この島に来て、その言葉の意味をより強く感じるようになったよ。
この小さな私は、星の数ほどの人から、
際限なく続く支えがなければ、きっと息をすることもできない」
途中から目を瞑って話していたテオが、ゆっくりと目を開ける。
「だからね、クラウス? 貴方はひとつだけ間違ってる。
大きな思い違いをしているよ?」
「何のことだ?」
「貴方は先程、自分は一時間を自分の為だけに使ったから、
誰も喜ばせていない、と言ったけれど。
貴方が誰も喜ばせていないなんて、
そんなこと有り得ないじゃないか、私が居るのに」
クラウスの眉間に皺が寄る。

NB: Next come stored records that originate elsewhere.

What follows belongs to an exercise in optimizing a design on an open flow for small area, a short achievable clock period and few clock cycles per item; a production flow would make more cautious choices. At most, simulation tests tie the RTL to the original design; equivalence was not proved. For runs 2 and 3, only the layout was checked, not whether the RTL still works. Power figures rest on the tool's default switching activity, not on a simulated workload.

==> flow/design.v <==
package lsn_pkg;
  localparam int CMD_W    = 2;
  localparam int IDX_W    = 4;
  localparam int SAMPLE_W = 12;
  localparam int LEVEL_W  = 10;
  localparam int COUNT_W  = 16;
  localparam int SAMPLE_MAX = 4095;
  localparam int FULL_SCALE = 1000;
  localparam int HALF_SCALE = FULL_SCALE / 2;
  localparam int NUM_W = SAMPLE_W + LEVEL_W;
  localparam int SENSOR_COUNT_DEF = 13;
  localparam int CFG_IDX_W  = 1;
  localparam int CFG_DATA_W = 12;
  localparam logic [SAMPLE_W-1:0] MIN_SPAN_RST  = SAMPLE_W'(100);
  localparam logic [LEVEL_W-1:0]  THRESHOLD_RST = LEVEL_W'(600);
  localparam logic [CMD_W-1:0] CMD_CALIBRATE  = 2'd0;
  localparam logic [CMD_W-1:0] CMD_MEASURE    = 2'd1;
  localparam logic [CMD_W-1:0] CMD_RESET_CAL  = 2'd2;
  localparam logic [CMD_W-1:0] CMD_RESET_MARK = 2'd3;
  localparam logic [1:0] LV_ZERO = 2'd0;
  localparam logic [1:0] LV_HALF = 2'd1;
  localparam logic [1:0] LV_FULL = 2'd2;
  localparam logic [1:0] LV_DIV  = 2'd3;
endpackage
import lsn_pkg::*;
module line_sensor_calibrate_normalize_marker_unit #(
  parameter int SENSOR_COUNT = lsn_pkg::SENSOR_COUNT_DEF
) (
  input  logic                          clk,
  input  logic                          rst,
  input  logic                          cfg_we,
  input  logic [lsn_pkg::CFG_IDX_W-1:0]  cfg_index,
  input  logic [lsn_pkg::CFG_DATA_W-1:0] cfg_data,
  input  logic                          in_valid,
  output logic                          in_ready,
  input  logic [lsn_pkg::CMD_W-1:0]     in_command,
  input  logic [lsn_pkg::IDX_W-1:0]     in_sensor_index,
  input  logic [lsn_pkg::SAMPLE_W-1:0]  in_raw_sample,
  output logic                          out_valid,
  input  logic                          out_ready,
  output logic [lsn_pkg::LEVEL_W-1:0]   out_normalized,
  output logic                          out_on_marker,
  output logic                          out_marker_edge,
  output logic [lsn_pkg::COUNT_W-1:0]   out_left_markers,
  output logic [lsn_pkg::COUNT_W-1:0]   out_right_markers
);
  localparam logic [4:0] REG_AFTER = 5'b11111;
  localparam bit REG_PRE = 1'b1;
  logic adv;         
  logic sk_v;        
  logic rdy;         
  assign adv      = !sk_v;
  assign in_ready = rdy;
  logic [SAMPLE_W-1:0] min_span;
  logic [LEVEL_W-1:0]  mark_level;
  always_ff @(posedge clk) begin
    if (rst) begin
      min_span   <= MIN_SPAN_RST;
      mark_level <= THRESHOLD_RST;
    end else if (cfg_we) begin
      if (cfg_index == 1'b0) min_span <= cfg_data[SAMPLE_W-1:0];
      else                   mark_level <= cfg_data[LEVEL_W-1:0];
    end
  end
  logic [SAMPLE_W-1:0] cal_max [SENSOR_COUNT];
  logic [SAMPLE_W-1:0] cal_min [SENSOR_COUNT];
  logic [SENSOR_COUNT-1:0] cal_set;
  logic                    s0_v;
  logic [CMD_W-1:0]        s0_cmd;
  logic [IDX_W-1:0]        s0_idx;
  logic [SENSOR_COUNT-1:0] s0_oh;
  logic                    s0_rng;
  logic [SAMPLE_W-1:0]     s0_s;
  logic [SAMPLE_W-1:0]     s0_hi, s0_lo;
  logic                    s0_set;
  logic [SENSOR_COUNT-1:0] in_oh;
  logic [SAMPLE_W-1:0]     rd_hi, rd_lo;
  logic                    rd_set;
  logic [SAMPLE_W-1:0]     nx_hi, nx_lo;
  logic                    wr_cal, rs_cal;
  logic                    upd_hi, upd_lo;
  logic                    same;
  always_comb begin
    for (int i = 0; i < SENSOR_COUNT; i++) in_oh[i] = (in_sensor_index == IDX_W'(i));
  end
  always_comb begin
    rd_hi  = '0;
    rd_lo  = '0;
    rd_set = 1'b0;
    for (int i = 0; i < SENSOR_COUNT; i++) begin
      rd_hi  = rd_hi  | (cal_max[i] & {SAMPLE_W{in_oh[i]}});
      rd_lo  = rd_lo  | (cal_min[i] & {SAMPLE_W{in_oh[i]}});
      rd_set = rd_set | (cal_set[i] & in_oh[i]);
    end
  end
  assign wr_cal = s0_v && (s0_cmd == CMD_CALIBRATE);
  assign rs_cal = s0_v && (s0_cmd == CMD_RESET_CAL);
  assign upd_hi = !s0_set || (s0_s > s0_hi);
  assign upd_lo = !s0_set || (s0_s < s0_lo);
  assign nx_hi  = upd_hi ? s0_s : s0_hi;
  assign nx_lo  = upd_lo ? s0_s : s0_lo;
  assign same   = s0_rng && (in_sensor_index == s0_idx);
  always_comb begin
    for (int i = 0; i < SENSOR_COUNT; i++) s0_oh[i] = (s0_idx == IDX_W'(i));
  end
  always_ff @(posedge clk) begin
    if (rst)      s0_v <= 1'b0;
    else if (adv) s0_v <= in_valid;
  end
  always_ff @(posedge clk) begin
    if (adv) begin
      s0_cmd <= in_command;
      s0_idx <= in_sensor_index;
      s0_rng <= in_sensor_index < IDX_W'(SENSOR_COUNT);
      s0_s   <= in_raw_sample;
      if (wr_cal && same) begin
        s0_hi  <= nx_hi;
        s0_lo  <= nx_lo;
        s0_set <= 1'b1;
      end else begin
        s0_hi  <= rd_hi;
        s0_lo  <= rd_lo;
        s0_set <= rd_set && !rs_cal;
      end
    end
  end
  always_ff @(posedge clk) begin
    for (int i = 0; i < SENSOR_COUNT; i++) begin
      if (wr_cal && s0_oh[i] && upd_hi) cal_max[i] <= s0_s;
      if (wr_cal && s0_oh[i] && upd_lo) cal_min[i] <= s0_s;
    end
  end
  always_ff @(posedge clk) begin
    for (int i = 0; i < SENSOR_COUNT; i++) begin
      if (rst || rs_cal)            cal_set[i] <= 1'b0;
      else if (wr_cal && s0_oh[i])  cal_set[i] <= 1'b1;
    end
  end
  logic in_rng;
  logic [SAMPLE_W-1:0] hi, lo;
  logic set;
  assign in_rng = s0_rng;
  assign hi     = s0_hi;
  assign lo     = s0_lo;
  assign set    = s0_set;
  logic                s1_v, s1_meas, s1_l, s1_r, s1_rm;
  logic                s1_set, s1_le, s1_ge;
  logic [SAMPLE_W-1:0] s1_d, s1_span;
  always_ff @(posedge clk) begin
    if (rst)      s1_v <= 1'b0;
    else if (adv) s1_v <= s0_v;
  end
  always_ff @(posedge clk) begin
    if (adv) begin
      s1_meas <= (s0_cmd == CMD_MEASURE) && in_rng;
      s1_l    <= (s0_cmd == CMD_MEASURE) && s0_oh[0];
      s1_r    <= (s0_cmd == CMD_MEASURE) && s0_oh[SENSOR_COUNT-1];
      s1_rm   <= (s0_cmd == CMD_RESET_MARK);
      s1_set  <= set;
      s1_le   <= s0_s <= lo;
      s1_ge   <= s0_s >= hi;
      s1_d    <= s0_s - lo;
      s1_span <= hi - lo;
    end
  end
  localparam int ST_W = 6 + SAMPLE_W + SAMPLE_W + (SAMPLE_W + 2) + LEVEL_W;
  localparam int NSTEP = LEVEL_W / 2;
  logic             narrow;
  logic [NUM_W-1:0] numer;
  logic [1:0]       mode;
  assign narrow = !s1_set || (s1_span == '0) || (s1_span < min_span);
  assign numer  = {s1_d, 10'd0} - {5'd0, s1_d, 5'd0} + {7'd0, s1_d, 3'd0};
  always_comb begin
    if (!s1_meas)    mode = LV_ZERO;
    else if (narrow) mode = LV_HALF;
    else if (s1_le)  mode = LV_ZERO;
    else if (s1_ge)  mode = LV_FULL;
    else             mode = LV_DIV;
  end
  logic [NSTEP:0][ST_W-1:0] st_in;
  logic [ST_W-1:0]          pre;
  assign pre = {s1_v, s1_l, s1_r, s1_rm, mode, numer[NUM_W-1:LEVEL_W], s1_span,
                (SAMPLE_W+2)'(s1_span) + {1'b0, s1_span, 1'b0}, numer[LEVEL_W-1:0]};
  if (REG_PRE) begin : g_pre
    logic            qv;
    logic [ST_W-2:0] qd;
    always_ff @(posedge clk) begin
      if (rst)      qv <= 1'b0;
      else if (adv) qv <= pre[ST_W-1];
    end
    always_ff @(posedge clk) begin
      if (adv) qd <= pre[ST_W-2:0];
    end
    assign st_in[0] = {qv, qd};
  end else begin : g_nopre
    assign st_in[0] = pre;
  end
  for (genvar i = 0; i < NSTEP - 1; i++) begin : g_step
    logic [5:0]          c;
    logic [SAMPLE_W-1:0] r_i, d_i;
    logic [SAMPLE_W+1:0] d3_i;
    logic [LEVEL_W-1:0]  n_i;
    logic [SAMPLE_W+1:0] t;
    logic [SAMPLE_W+2:0] t1, t2, t3;
    logic [1:0]          qb;
    logic [SAMPLE_W-1:0] r_o;
    logic [ST_W-1:0]     o;
    assign {c, r_i, d_i, d3_i, n_i} = st_in[i];
    assign t  = {r_i, n_i[LEVEL_W-1 -: 2]};
    assign t1 = {1'b0, t} - {3'b000, d_i};
    assign t2 = {1'b0, t} - {2'b00, d_i, 1'b0};
    assign t3 = {1'b0, t} - {1'b0, d3_i};
    always_comb begin
      if (!t3[SAMPLE_W+2]) begin
        qb  = 2'd3;
        r_o = t3[SAMPLE_W-1:0];
      end else if (!t2[SAMPLE_W+2]) begin
        qb  = 2'd2;
        r_o = t2[SAMPLE_W-1:0];
      end else if (!t1[SAMPLE_W+2]) begin
        qb  = 2'd1;
        r_o = t1[SAMPLE_W-1:0];
      end else begin
        qb  = 2'd0;
        r_o = t[SAMPLE_W-1:0];
      end
    end
    assign o = {c, r_o, d_i, d3_i, n_i[LEVEL_W-3:0], qb};
    if (REG_AFTER[i]) begin : g_reg
      logic            qv;
      logic [ST_W-2:0] qd;
      always_ff @(posedge clk) begin
        if (rst)      qv <= 1'b0;
        else if (adv) qv <= o[ST_W-1];
      end
      always_ff @(posedge clk) begin
        if (adv) qd <= o[ST_W-2:0];
      end
      assign st_in[i+1] = {qv, qd};
    end else begin : g_wire
      assign st_in[i+1] = o;
    end
  end
  logic [5:0]          fc;
  logic [SAMPLE_W-1:0] fr, fd;
  logic [SAMPLE_W+1:0] fd3;
  logic [LEVEL_W-1:0]  fn;
  logic [SAMPLE_W+1:0] ft;
  logic [SAMPLE_W+2:0] ft1, ft2, ft3;
  logic [1:0]          fqb;
  logic                f_on;
  assign {fc, fr, fd, fd3, fn} = st_in[NSTEP-1];
  assign ft  = {fr, fn[LEVEL_W-1 -: 2]};
  assign ft1 = {1'b0, ft} - {3'b000, fd};
  assign ft2 = {1'b0, ft} - {2'b00, fd, 1'b0};
  assign ft3 = {1'b0, ft} - {1'b0, fd3};
  always_comb begin
    if (!ft3[SAMPLE_W+2])      fqb = 2'd3;
    else if (!ft2[SAMPLE_W+2]) fqb = 2'd2;
    else if (!ft1[SAMPLE_W+2]) fqb = 2'd1;
    else                       fqb = 2'd0;
  end
  logic f_side, f_hgt, f_heq, f_lgt, f_early, f_late;
  assign f_side = fc[4] || fc[3];
  assign f_hgt  = fn[LEVEL_W-3:0] > mark_level[LEVEL_W-1:2];
  assign f_heq  = fn[LEVEL_W-3:0] == mark_level[LEVEL_W-1:2];
  always_comb begin
    unique case (mark_level[1:0])
      2'd0: f_lgt = !ft1[SAMPLE_W+2];
      2'd1: f_lgt = !ft2[SAMPLE_W+2];
      2'd2: f_lgt = !ft3[SAMPLE_W+2];
      default: f_lgt = 1'b0;
    endcase
  end
  always_comb begin
    unique case (fc[1:0])
      LV_ZERO: f_early = 1'b0;
      LV_HALF: f_early = (mark_level < LEVEL_W'(HALF_SCALE));
      LV_FULL: f_early = (mark_level < LEVEL_W'(FULL_SCALE));
      default: f_early = f_hgt;
    endcase
    f_early = f_early && f_side;
    f_late  = f_side && (fc[1:0] == LV_DIV) && f_heq;
  end
  assign f_on = f_early || (f_late && f_lgt);
  logic               last_v, last_l, last_r, last_rm, last_on;
  logic [1:0]         last_mode;
  logic [LEVEL_W-1:0] last_q;
  logic [LEVEL_W-1:0] last_level;
  always_ff @(posedge clk) begin
    if (rst)      last_v <= 1'b0;
    else if (adv) last_v <= fc[5];
  end
  always_ff @(posedge clk) begin
    if (adv) begin
      {last_l, last_r, last_rm, last_mode} <= fc[4:0];
      last_on <= f_on;
      last_q  <= {fn[LEVEL_W-3:0], fqb};
    end
  end
  always_comb begin
    unique case (last_mode)
      LV_ZERO: last_level = '0;
      LV_HALF: last_level = LEVEL_W'(HALF_SCALE);
      LV_FULL: last_level = LEVEL_W'(FULL_SCALE);
      default: last_level = last_q;
    endcase
  end
  logic               sk_l, sk_r, sk_rm, sk_on;
  logic [LEVEL_W-1:0] sk_level;
  logic               o_free;
  logic               take_v, take_l, take_r, take_rm, take_on;
  logic [LEVEL_W-1:0] take_level;
  assign o_free = !out_valid || out_ready;
  always_comb begin
    if (sk_v) begin
      take_v     = 1'b1;
      take_l     = sk_l;
      take_r     = sk_r;
      take_rm    = sk_rm;
      take_on    = sk_on;
      take_level = sk_level;
    end else begin
      take_v     = last_v;
      take_l     = last_l;
      take_r     = last_r;
      take_rm    = last_rm;
      take_on    = last_on;
      take_level = last_level;
    end
  end
  logic sk_v_nx;
  always_comb begin
    sk_v_nx = sk_v;
    if (sk_v) begin
      if (o_free) sk_v_nx = 1'b0;
    end else if (last_v && !o_free) begin
      sk_v_nx = 1'b1;
    end
  end
  always_ff @(posedge clk) begin
    if (rst) begin
      sk_v <= 1'b0;
      rdy  <= 1'b1;
    end else begin
      sk_v <= sk_v_nx;
      rdy  <= !sk_v_nx;
    end
  end
  always_ff @(posedge clk) begin
    if (!sk_v) begin
      sk_l     <= last_l;
      sk_r     <= last_r;
      sk_rm    <= last_rm;
      sk_on    <= last_on;
      sk_level <= last_level;
    end
  end
  logic               on;
  logic               l_prev, r_prev;
  logic [COUNT_W-1:0] l_cnt, r_cnt;
  logic               res_on, res_edge;
  logic [LEVEL_W-1:0] res_level;
  logic               res_v;
  logic               commit;
  assign commit = o_free && take_v;
  assign on     = take_on;
  always_ff @(posedge clk) begin
    if (rst) begin
      res_v <= 1'b0;
    end else if (o_free) begin
      res_v <= take_v;
    end
  end
  always_ff @(posedge clk) begin
    if (commit) begin
      res_level <= take_level;
      res_on    <= on;
      res_edge  <= on && ((take_l && !l_prev) || (take_r && !r_prev));
    end
  end
  always_ff @(posedge clk) begin
    if (rst) begin
      l_prev <= 1'b0;
      r_prev <= 1'b0;
      l_cnt  <= '0;
      r_cnt  <= '0;
    end else if (commit) begin
      if (take_rm) begin
        l_prev <= 1'b0;
        r_prev <= 1'b0;
        l_cnt  <= '0;
        r_cnt  <= '0;
      end else if (take_l) begin
        l_prev <= on;
        if (on && !l_prev) l_cnt <= l_cnt + 1'b1;
      end else if (take_r) begin
        r_prev <= on;
        if (on && !r_prev) r_cnt <= r_cnt + 1'b1;
      end
    end
  end
  assign out_valid         = res_v;
  assign out_normalized    = res_level;
  assign out_on_marker     = res_on;
  assign out_marker_edge   = res_edge;
  assign out_left_markers  = l_cnt;
  assign out_right_markers = r_cnt;
endmodule
==> flow/flow/run.sh <==
#!/bin/bash
# Standard ORFS layout; the only change is a larger setup repair margin so that
# timing repair keeps working below the 9 ns constraint (the clock period and
# all constraints are the standard flow's own). Full tool output goes to flow_make.log here;
# ORFS keeps per-step logs under orfs/logs.
set -euo pipefail
bash standard.sh SETUP_SLACK_MARGIN=6.2 finish > flow_make.log 2>&1
==> flow/standard.sh <==
#!/bin/bash
# synth_recipe.tcl (not shown) runs the flow's synth.tcl, then flattens the netlist and writes it again
# the make line also repeats each setting of config.mk as NAME=value (left out here)
make -C /OpenROAD-flow-scripts/flow DESIGN_CONFIG=/design/flow/config.mk WORK_HOME=/design/flow/orfs CLKGATE_MAP_FILE= SYNTH_SCRIPT=/design/flow/synth_recipe.tcl "${@:-finish}"
==> flow/config.mk <==
export PLATFORM = sky130hd
export DESIGN_NAME = line_sensor_calibrate_normalize_marker_unit
export DESIGN_NICKNAME = line_sensor_calibrate_normalize_marker_unit
export VERILOG_FILES = /design/flow/design.v
export SDC_FILE = /design/flow/constraint.sdc
export NUM_CORES = 4
export LEC_CHECK = 0
export ABC_CLOCK_PERIOD_IN_PS = 3000
export CAP_MARGIN = 20
export CORE_MARGIN = 2
export CORE_UTILIZATION = 50
export CTS_BUF_LIST = sky130_fd_sc_hd__clkbuf_8
export SLEW_MARGIN = 20
export TNS_END_PERCENT = 0
==> flow/constraint.sdc <==
create_clock -name core_clock -period 9.0 [get_ports {clk}]
set_input_delay 1.8000 -clock core_clock [delete_from_list [all_inputs] [get_ports {clk}]]
set_output_delay 1.8000 -clock core_clock [all_outputs]
set_load 0.01 [all_outputs]
==> flow_summary_export.csv, run 1 <==
group,metric,value,unit
detailed_routing,avgViaCountPerCell,5.88,
logic_synthesis,synth_top_flop_cell,"edfxtp_1",
logic_synthesis,async_flop_share,0,%
clock_network,clock_sinks,755,
timing,worst_slew_pin_slew,0.969,ns
detailed_routing,wl_per_cell,22.0,um
logic_synthesis,synth-xor-area-share,3.67,%
detailed_routing,first_pass_iters,8,
timing,layout_min_cycle_time,3.20,ns
detailed_routing,vias,26100,
logic_synthesis,yosysTopAreaCell,"edfxtp_1",
timing,hold_violations,0,
detailed_routing,drcViolationCount,0,
global_route,grt_max_degree,165,
detailed_routing,wirelength,97.6,mm
logic_synthesis,synthTopCellsByArea,"edfxtp_1 (53%), ha_1 (9.4%), dfxtp_1 (5.0%)",
clock_network,root_buffer,"clkbuf_8",
timing,setup_violations,0,
hold_path,hold_path.class,"flip-flop to flip-flop",
global_route,grt-ovfl-total,0,
worst_setup_path,cp.required,9.50,ns
timing,clock-skew-final,0.0451,ns
floorplanning,initial_core_util,50.6,%
timing,slew_headroom,35.4,%
final_layout,fin_util,58.1,%
floorplanning,num_rows,100,
worst_setup_path,endpoint_kind,"flip-flop",
global_route,track_usage,24.9,%
logic_synthesis,synth_cells,3120,
logic_synthesis,yosys_warnings,3,
timing,hold_ws,0.405,ns
flow_run,cap_viol_max_count,0,
worst_setup_path,critPathLaunchType,"primary input",
logic_synthesis,ys_ff_latch,755,
floorplanning,die_y,279,um
logic_synthesis,synth_area,37700,um^2
detailed_routing,initialDrtViolationCount,2632,
clock_network,clockBufferDepth,3,
timing,setup_slack,5.80,ns
logic_synthesis,synth_seq_area_share,57.6,%
worst_setup_path,cp_max_fo,25,
floorplanning,die_x,279,um
logic_synthesis,synth-compound-area-share,13.8,%
logic_synthesis,netlist.area_leader.share,52.6,%
timing,maxClockFrequency,0.312,GHz
clock_network,htree_levels,3,
final_layout,num-nets-final,3706,
logic_synthesis,synth_top_family_by_area,"compound AO/OA/AOI/OAI gates",
logic_synthesis,synthAdderAreaFrac,10.4,%
detailed_routing,ant_nets,0,
floorplanning,core-area,74600,um^2
global_route,antenna_found_initial,2,
clock_network,clk_latency,0.77,ns
placed_design,io_buffers,81,
global_route,grt_pass1_vias,26100,
run_status,status,"finished clean",
pwr,powerDensity,375,nW/um^2
logic_synthesis,synth.mux.area_fraction,1.52,%
timing,finalMaxSlewViolations,0,
placed_design,placed_cells,4140,
clock_network,clk_pin_slew,0.07,ns
global_route,grt_pass1_wl,150,mm
placed_design,dp_hpwl,64.5,mm
final_layout,final_cells,4436,
floorplanning,dieArea,77700,um^2
final_layout,area_growth,14.8,%
timing,fin_crit_sh,35.6,%
timing,rsz0062_at_grt,"yes",
floorplanning,pin_count,82,
worst_setup_path,critPathArrivalTime,3.71,ns
pwr,power.leakage,17.0,nW
timing,fin_tns_setup,0,ns
clock_network,cts_tree,"done",
logic_synthesis,syn-num-nets,3459,
logic_synthesis,syn_avg_cell_area,12.1,um^2
logic_synthesis,synth_cell_types,83,
placed_design,gp_congestion,0.903,
worst_setup_path,worst-setup-path-type,"primary input to flip-flop",
placed_design,place_ws,4.50,ns
clock_network,numCtsBuffers,119,
logic_synthesis,synth_edf_count,661,
pwr,peakVddDrop,0.000231,V
final_layout,drive_above_1_share,13.8,%
logic_synthesis,synthSimpleGateAreaFrac,9.73,%
## state kept, by name, indices dropped and copies added (netlist names), 13 cells and up
signal	flops
g_step.g_reg.qd	197
cal_max	156
cal_min	156
g_pre.qd	49
l_cnt	16
r_cnt	16
cal_set	13
## layer usage
metal	vias to the layer above	track usage, %	wire length (um)
li1	12200	-	-
met1	12600	35.0	42700
met2	1013	39.8	44500
met3	215	3.97	7420
met4	0	7.94	3020
met5	-	0	0
## worst max-delay path: stages
cell,delay (ns)
clkdlybuf4s15_2,0.36
nand2b_2,0.35
nor3_2,0.06
buf_4,0.29
a222oi_1,0.43
nand3_1,0.16
nor2_1,0.14
a31oi_1,0.11
## cells by family (layout without fill, tap and decap cells)
logic type               count (synthesis)  after routing
buffers and inverters                  324            662
XOR/XNOR                               158            158
adder cells (fa/ha/maj)                303            303
multiplexers                            55             55
AND/OR/NAND/NOR                        763            769
flip-flops                             755            755
AO/OA/AOI/OAI                          762            763
other                                    0              2
## area by class of cell
type	instances	area, um^2
Antenna cell	2	5.00
Clock buffer	120	1650
Clock inverter	99	666
Fill cell	6048	31300
Inverter	252	953
Multi-Input combinational cell	2048	15300
Sequential cell	755	21800
Tap cell	969	1210
Timing Repair Buffer	190	1710
Timing Repair inverter	1	5.00
## stage by stage
stage / total power, mW / instance area, um^2
6_report: 16.2 / 43300
5_1_grt: 17.5 / 43300
4_1_cts: 16.1 / 42900
3_5_place_dp: 13.0 / 39900
3_3_place_gp: 12.8 / 39900
2_1_floorplan: 11.2 / 37800
## report_power, final
part           switching (mW)  internal, mW
clock                    1.39          1.44
sequential              0.607          4.81
combinational            4.39          3.60
total                    6.39          9.85
## final timing paths
kind                            slack [ns]                   from                    end  cells past startpoint
worst min register to register        0.41  g_step[1].g_reg.qd[3]  g_step[2].g_reg.qd[5]                      0
worst max-delay path                  5.80     in_sensor_index[0]               s0_lo[0]                      8
worst max register to register        5.87              s0_cmd[1]         cal_max[11][3]                      5
worst min-delay path                  0.41  g_step[1].g_reg.qd[3]  g_step[2].g_reg.qd[5]                      0
## cells in the final DEF (no fill, tap or decap), types with 19 or more instances in the layout
cell	n
nand3_1	50
o21ai_0	135
and3_1	24
clkbuf_8	120
a21oi_1	162
nand2b_1	39
xnor2_1	97
dfxtp_2	23
a21o_1	31
nor2b_1	60
buf_4	77
buf_2	44
buf_12	20
xor2_1	61
or3_1	23
a221oi_1	28
ha_1	280
inv_1	281
a31oi_1	31
nand4_1	23
fa_1	19
nor2_4	29
a22oi_1	100
clkdlybuf4s50_1	31
a222oi_1	25
nand2_1	192
edfxtp_1	661
nor2_1	205
mux2i_1	39
clkinv_1	38
dfxtp_1	60
nor3_1	45
o21a_1	45
## cells in the mapped netlist, drive strengths merged, types with 24 or more instances
cell and instances:
edfxtp 661, o21a 45, xnor2 97, nor2b 62, a21o 33, a31oi 34, a221oi 30, dfxtp 94
nand3 50, nor3 55, nor2 231, a22oi 100, inv 252, o21ai 150, nand2b 43, or3 25
a222oi 25, and3 24, ha 283, clkbuf 54, nand2 193, xor2 61, mux2i 39, a21oi 169
## repair_timing
| item | 4_1_cts | 5_1_grt |
|---|---|---|
| gates resized for setup | 304 | 44 |
| buffers inserted | 48 | 16 |
| hold buffers | 0 | 0 |
| pin swaps | 26 | 23 |
| cloned | 7 | 4 |
| endpoints found under the hold margin | 0 | 0 |
| setup endpoints to repair | 752 | 802 |
Testbench counts, summed over its fixed seeds: cycles 4,648, items 4,576.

テオは笑った。
「貴方は常に私を喜ばせているよ? 24時間年中無休でね?」
テオは胸に手を置く。
「貴方という存在が、いつも私の胸を温めてくれる。
明日も明後日も、この先何年経っても、
私の中で唯一光り輝く恒星は、貴方だよ、クラウス」
「大袈裟な……意味が解らん」
「おやおや。いつになったら解ってくれるんだろうね、この人は」
フフッとテオが笑う。
「さて。では今日は私も早めに休もうかな」
テオはベッドから腰を上げる。
「ではまた明日、だね。おやすみ、クラウス」
「ああ、おやすみ」
テオは嬉しそうに笑う。
「クラウスに『おやすみ』を言って貰えたし、
今夜はいい夢が見られそうだよ。
今日も楽しい一日をありがとう、クラウス」
おやすみー、と笑顔で手を振りながらテオは出て行った。
枕元に置いていた、帝王学の本が目に入る。
テオとの話が終わったら続きを読もうと思っていたのに。
そのオレンジ色の表紙に、手を伸ばす気が起きない。
天井を見上げると、大きな息と小さな呟きが零れた。